[Collected data]

════════

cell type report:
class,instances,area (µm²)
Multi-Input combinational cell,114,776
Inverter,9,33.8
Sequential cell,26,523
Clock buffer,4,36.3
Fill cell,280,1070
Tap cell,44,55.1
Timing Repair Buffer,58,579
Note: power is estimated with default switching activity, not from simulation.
### config.mk
export PLATFORM = sky130hd
export DESIGN_NAME = sprite_copy_engine
export DESIGN_NICKNAME = d
export VERILOG_FILES = /design/src/rtl/sprite_copy_engine.sv
export SDC_FILE = /design/constraint.sdc
export NUM_CORES = 1
export LEC_CHECK = 0
export CORE_MARGIN = 1
export CORE_UTILIZATION = 52
export CTS_CLUSTER_SIZE = 12
export DETAILED_ROUTE_END_ITERATION = 6
export PLACE_DENSITY = 0.86
export SYNTH_ARGS = -nofsm -noshare
export SYNTH_HDL_FRONTEND = slang
export SYNTH_SLANG_ARGS = --single-unit
### constraint.sdc
create_clock -name clk -period 4 [get_ports clk]
set_input_delay 0.6 -clock clk [delete_from_list [all_inputs] [get_ports clk]]
set_output_delay 0.6 -clock clk [all_outputs]
set_load 0.05 [all_outputs]
### src/rtl/sprite_copy_engine.sv
// Sprite blitter: copies a sprite_w x sprite_h block from on-chip memory to frame-buffer
// write strobes, one pixel per cycle, clipped to the screen. Optional macro SPRITE_TRANSPARENCY_EN.
module sprite_copy_engine #(
  parameter int          SCREEN_W          = 640,
  parameter int          SCREEN_H          = 480,
  parameter logic [15:0] TRANSPARENT_COLOR = 16'h0000
) (
  input  logic        clk,
  input  logic        reset,
  input  logic        execute,
  output logic        done,
  input  logic [17:0] src_base,
  input  logic [9:0]  sprite_w,
  input  logic [9:0]  sprite_h,
  input  logic [9:0]  dest_x,
  input  logic [9:0]  dest_y,
  output logic [17:0] src_addr,
  input  logic [15:0] src_data,
  output logic [9:0]  program_x,
  output logic [9:0]  program_y,
  output logic [15:0] program_data,
  output logic        program_write
);

  localparam logic [10:0] LP_SCREEN_W = 11'(SCREEN_W);
  localparam logic [10:0] LP_SCREEN_H = 11'(SCREEN_H);
`ifdef SPRITE_TRANSPARENCY_EN
  localparam logic LP_TRANS_EN = 1'b1;
`else
  localparam logic LP_TRANS_EN = 1'b0;
`endif

  typedef enum logic [1:0] {S_IDLE, S_RUN, S_DRAIN, S_DONE} state_t;

  state_t      r_state;
  state_t      w_next;
  logic [9:0]  r_w, r_h, r_dx, r_dy;
  logic [9:0]  r_col, r_row;
  logic [17:0] r_src_addr;
  logic        r_vld_p1;
  logic [10:0] r_px_p1, r_py_p1;
  logic        w_zero, w_start, w_last, w_in_frame, w_key_hit;

  assign w_zero  = (sprite_w == 10'd0) || (sprite_h == 10'd0);
  assign w_start = (r_state == S_IDLE) && execute && !w_zero;
  assign w_last  = (r_col == r_w - 10'd1) && (r_row == r_h - 10'd1);

  always_ff @(posedge clk or posedge reset) begin
    if (reset) r_state <= S_IDLE;
    else       r_state <= w_next;
  end

  always_comb begin
    w_next = r_state;
    case (r_state)
      S_IDLE:  if (execute) w_next = w_zero ? S_DONE : S_RUN;
      S_RUN:   if (w_last) w_next = S_DRAIN;
      S_DRAIN: w_next = S_DONE;
      S_DONE:  if (!execute) w_next = S_IDLE;
      default: w_next = S_IDLE;
    endcase
  end

  always_comb begin
    done = (r_state == S_DONE);
  end

  // p0: address issue; src_addr steps by one since row*w+col is just the raster index
  always_ff @(posedge clk or posedge reset) begin
    if (reset) begin
      r_w        <= '0;
      r_h        <= '0;
      r_dx       <= '0;
      r_dy       <= '0;
      r_col      <= '0;
      r_row      <= '0;
      r_src_addr <= '0;
    end else if (w_start) begin
      r_w        <= sprite_w;
      r_h        <= sprite_h;
      r_dx       <= dest_x;
      r_dy       <= dest_y;
      r_col      <= '0;
      r_row      <= '0;
      r_src_addr <= src_base;
    end else if (r_state == S_RUN) begin
      if (w_last) begin
        r_col <= '0;
        r_row <= '0;
      end else begin
        r_src_addr <= r_src_addr + 18'd1;
        if (r_col == r_w - 10'd1) begin
          r_col <= '0;
          r_row <= r_row + 10'd1;
        end else begin
          r_col <= r_col + 10'd1;
        end
      end
    end
  end

  // p1: coordinates line up with src_data returned for the previous address
  always_ff @(posedge clk or posedge reset) begin
    if (reset) begin
      r_vld_p1 <= 1'b0;
      r_px_p1  <= '0;
      r_py_p1  <= '0;
    end else begin
      r_vld_p1 <= (r_state == S_RUN);
      if (r_state == S_RUN) begin
        r_px_p1 <= {1'b0, r_dx} + {1'b0, r_col};
        r_py_p1 <= {1'b0, r_dy} + {1'b0, r_row};
      end
    end
  end

  assign w_in_frame = (r_px_p1 < LP_SCREEN_W) && (r_py_p1 < LP_SCREEN_H);
  assign w_key_hit  = LP_TRANS_EN && (src_data == TRANSPARENT_COLOR);

  assign src_addr      = r_src_addr;
  assign program_x     = r_px_p1[9:0];
  assign program_y     = r_py_p1[9:0];
  assign program_data  = r_vld_p1 ? src_data : 16'h0000;
  assign program_write = r_vld_p1 && w_in_frame && !w_key_hit;

endmodule

==> results of run 1 <==
==> cell families (layout without fill, tap and decap cells) <==
family / after synthesis / count (layout) / synth area share
buffers and inverters: 87 / 194 / 0.06417
AO/OA/AOI/OAI: 145 / 145 / 0.1456
adder cells (fa/ha/maj): 32 / 32 / 0.06437
multiplexers: 18 / 18 / 0.03121
flip-flops: 103 / 103 / 0.3994
AND/OR/NAND/NOR: 305 / 305 / 0.2348
XOR/XNOR: 43 / 43 / 0.06049
==> cells in the mapped netlist (4+ instances only) <==
cell         n  area share
nor2_1      25       0.015
dfrtp_1    103        0.40
buf_4       20       0.023
or3_1       10      0.0097
inv_1       36       0.021
buf_2        4      0.0031
nor3_1      22       0.017
xnor2_1     22       0.030
nor2b_1      7      0.0068
nand4_1      8      0.0078
o31ai_1      5      0.0058
a31oi_1     11       0.011
nand3_1     15       0.012
o2bb2ai_1    4      0.0054
or4_1        5      0.0058
nand2_1    142       0.083
and3_1      19       0.018
o211ai_1     7      0.0081
clkbuf_1    22       0.013
ha_1        30       0.058
nor4_1       6      0.0058
xor2_1      20       0.027
and2_1      20       0.019
o21ai_1     10      0.0078
nor3b_1      4      0.0047
o21ai_0     52       0.040
a21o_1       7      0.0081
mux2i_1      4      0.0062
a21oi_1     18       0.014
mux2_2      13       0.023
nand3b_1     5      0.0058
==> worst max-delay path: stages, from the launching register on <==
cell and delay (ns):
dfrtp_1 0.41, inv_1 0.08, ha_1 0.28, or4b_4 0.51, and4bb_1 0.28, a211oi_1 0.06, a2111o_1 0.46, or4b_1 0.73
buf_4 0.26, a221oi_4 0.28, o211ai_1 0.14, o21ai_1 0.09
==> sequential cells by signal, summed over array words and instances (netlist names) <==
name and cells:
r_h 10, r_state 2, r_w 10, r_row 10, r_dx 10, r_px_p1 11
r_vld_p1 1, src_addr 18, r_dy 10, r_py_p1 11, r_col 10
==> area by class of cell <==
cell class	count	area, sq um
clock buffer	11	242.7
clock inverter	5	33.78
fill	959	3974
inverter	37	141.4
multi-input combinational	543	3468
sequential	103	2577
tap	168	210.2
timing repair buffer	141	1414
==> per-stage QoR <==
stage	worst slack (ns)	cell area, sq um	hold slack (ns)
after global placement	0.4865	7811	0.4640
after CTS	0.3644	8088	0.4869
final	0.3403	8088	0.4828
after global routing	0.1609	8088	0.5111
after floorplan	0.6962	6454	0.4523
after detailed placement	0.4203	7811	0.4713
==> power by group through the flow <==
stage / registers [mW] / clock network [mW] / logic [mW]
final: 1.93 / 0.827 / 3.43
after global placement: 1.92 / 0 / 3.31
after floorplan: 2.07 / 0 / 2.38
after CTS: 1.92 / 0.836 / 3.43
after global routing: 2.00 / 0.881 / 3.73
after detailed placement: 1.93 / 0 / 3.40
==> worst max-delay path by stage <==
stage,depth (start not counted),to,slack [ns],startpoint
after floorplan,1,r_col[0],0.70,reset
after global placement,11,r_state[1],0.49,r_w[0]
after global routing,11,r_state[1],0.16,r_w[0]
after detailed placement,11,r_state[1],0.42,r_w[0]
final,11,r_state[1],0.34,r_w[0]
after CTS,11,r_state[1],0.36,r_w[0]
`src/rtl/booth_pkg.sv`:
```
// Shared types and sizing helpers for the Booth product/shift register.
package booth_pkg;

    typedef enum logic [1:0] {
        IDLE = 2'd0,
        RUN  = 2'd1,
        DONE = 2'd2
    } state_t;

    // Bits retired per step for each Booth radix.
    localparam int RADIX2_STEP = 1;
    localparam int RADIX4_STEP = 2;

    // Number of steps needed to retire all multiplier bits.
    function automatic int iter_of(input int width, input int step_bits);
        return width / step_bits;
    endfunction

    // The count must be able to hold ITER itself, so it gets one spare bit.
    function automatic int cnt_w_of(input int width, input int step_bits);
        return $clog2(width / step_bits) + 1;
    endfunction

endpackage

```
`src/rtl/en_shift_reg.sv`:
```
// Enabled register with asynchronous clear, parallel load and an
// arithmetic right shift that pulls new upper bits in from i_hi.
module en_shift_reg #(
    parameter int PW = 65,   // register width
    parameter int HW = 33,   // width of the incoming upper slice
    parameter int SH = 2     // shift distance per enabled cycle
) (
    input  logic          clk,
    input  logic          clr,
    input  logic          i_load,
    input  logic          i_en,
    input  logic [PW-1:0] i_load_val,
    input  logic [HW-1:0] i_hi,
    output logic [PW-1:0] o_q
);

    logic [PW-1:0]   r_q;
    logic signed [PW:0] w_s;
    logic [PW-1:0]   w_shift;

    // The incoming slice replaces the top of the register; the combined word
    // is one bit wider, so sign fill comes from i_hi's MSB.
    assign w_s     = {i_hi, r_q[PW-HW:0]};
    assign w_shift = PW'(w_s >>> SH);

    // Load wins over shift; with neither the register holds.
    always_ff @(posedge clk or posedge clr) begin
        if (clr)
            r_q <= '0;
        else if (i_load)
            r_q <= i_load_val;
        else if (i_en)
            r_q <= w_shift;
    end

    assign o_q = r_q;

endmodule

```
`src/rtl/booth_product_reg.sv`:
```
// Product/shift register and step sequencer for the iterative Booth multiplier.
// Optional: define BOOTH_PRODUCT_REG_OVF_EN to add the registered ovf output.
module booth_product_reg
    import booth_pkg::*;
#(
    parameter int WIDTH     = 32,
    parameter int STEP_BITS = RADIX4_STEP
) (
    input  logic                                    clk,
    input  logic                                    clr,
    input  logic                                    start,
    input  logic [WIDTH-1:0]                        multiplier,
    input  logic                                    step_en,
    input  logic                                    abort,
    input  logic [WIDTH:0]                          sum_in,
    output logic [STEP_BITS:0]                      booth_bits,
    output logic [WIDTH-1:0]                        upper,
    output logic [2*WIDTH-1:0]                      product,
    output logic [cnt_w_of(WIDTH, STEP_BITS)-1:0]   count,
    output logic                                    busy,
    output logic                                    done
`ifdef BOOTH_PRODUCT_REG_OVF_EN
    ,
    output logic                                    ovf
`endif
);

    localparam int ITER = iter_of(WIDTH, STEP_BITS);
    localparam int CW   = cnt_w_of(WIDTH, STEP_BITS);
    localparam int PW   = 2 * WIDTH + 1;

    state_t          r_state;
    state_t          w_state_nx;
    logic [CW-1:0]   r_count;
    logic            w_load;
    logic            w_step;
    logic [PW-1:0]   w_p;

    // Multiplier lands in the middle with a zero Booth guard bit below it.
    en_shift_reg #(
        .PW (PW),
        .HW (WIDTH + 1),
        .SH (STEP_BITS)
    ) u_p (
        .clk        (clk),
        .clr        (clr),
        .i_load     (w_load),
        .i_en       (w_step),
        .i_load_val ({{WIDTH{1'b0}}, multiplier, 1'b0}),
        .i_hi       (sum_in),
        .o_q        (w_p)
    );

    // State register.
    always_ff @(posedge clk or posedge clr) begin
        if (clr)
            r_state <= IDLE;
        else
            r_state <= w_state_nx;
    end

    // Next state plus load/step strobes; abort beats step_en, and DONE lasts one cycle.
    always_comb begin
        w_state_nx = r_state;
        w_load     = 1'b0;
        w_step     = 1'b0;
        case (r_state)
            IDLE: begin
                if (start) begin
                    w_load     = 1'b1;
                    w_state_nx = RUN;
                end
            end
            RUN: begin
                if (abort) begin
                    w_state_nx = IDLE;
                end else if (step_en) begin
                    w_step = 1'b1;
                    if (r_count == CW'(ITER - 1))
                        w_state_nx = DONE;
                end
            end
            DONE:    w_state_nx = IDLE;
            default: w_state_nx = IDLE;
        endcase
    end

    // Completed-step counter; cleared on load, frozen on stall or abort.
    always_ff @(posedge clk or posedge clr) begin
        if (clr)
            r_count <= '0;
        else if (w_load)
            r_count <= '0;
        else if (w_step)
            r_count <= r_count + CW'(1);
    end

`ifdef BOOTH_PRODUCT_REG_OVF_EN
    logic r_ovf;

    // Result overflows a signed WIDTH value when the high half is not pure sign.
    always_ff @(posedge clk or posedge clr) begin
        if (clr)
            r_ovf <= 1'b0;
        else if (w_load)
            r_ovf <= 1'b0;
        else if (r_state == DONE)
            r_ovf <= (w_p[2*WIDTH:WIDTH+1] != {WIDTH{w_p[WIDTH]}});
    end

    assign ovf = r_ovf;
`endif

    assign booth_bits = w_p[STEP_BITS:0];
    assign upper      = w_p[2*WIDTH:WIDTH+1];
    assign product    = w_p[2*WIDTH:1];
    assign count      = r_count;
    assign busy       = (r_state == RUN);
    assign done       = (r_state == DONE);

endmodule
```
--- src/rtl/store_drain_buffer_pkg.sv ---
// Shared types and constants for the store drain buffer and the load/store
// formatting logic.
package store_drain_buffer_pkg;

  typedef logic bool;

  typedef enum logic [2:0] {
    BYTE   = 3'd0,
    HALF   = 3'd1,
    WORD   = 3'd2,
    BYTE_U = 3'd3,
    HALF_U = 3'd4
  } ldst_mode_t;

  localparam int BUF_SIZE     = 8;
  localparam int BUF_SIZE_LOG = 3;

  localparam int SB_DEPTH     = 4;
  localparam int SB_DEPTH_LOG = 2;

  // One queued store, already formatted for the data-memory write port.
  typedef struct packed {
    logic [29:0] word_addr;
    logic [31:0] wdata;
    logic [3:0]  strb;
  } sb_entry_t;

endpackage

--- src/rtl/store_drain_buffer_if.sv ---
// Data-memory write port between the store drain buffer (master) and memory
// (slave).
// Handshake: a write transfers on every rising clk edge where mem_req and
// mem_ready are both high; while mem_req is high and mem_ready low the master
// holds mem_addr/mem_wdata/mem_strb stable; mem_ready with mem_req low is
// ignored.
interface store_drain_buffer_if;
  logic        mem_req;
  logic [31:0] mem_addr;
  logic [31:0] mem_wdata;
  logic [3:0]  mem_strb;
  logic        mem_ready;

  modport master (output mem_req, output mem_addr, output mem_wdata,
                  output mem_strb, input mem_ready);
  modport slave  (input mem_req, input mem_addr, input mem_wdata,
                  input mem_strb, output mem_ready);
endinterface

════════

▶ PROBLEM DETAILS
Your task is to find every line above containing the word "Optional" and copy it.

▶ RESPONSE
// write strobes, one pixel per cycle, clipped to the screen. Optional macro SPRITE_TRANSPARENCY_EN.
// Optional: define BOOTH_PRODUCT_REG_OVF_EN to add the registered ovf output.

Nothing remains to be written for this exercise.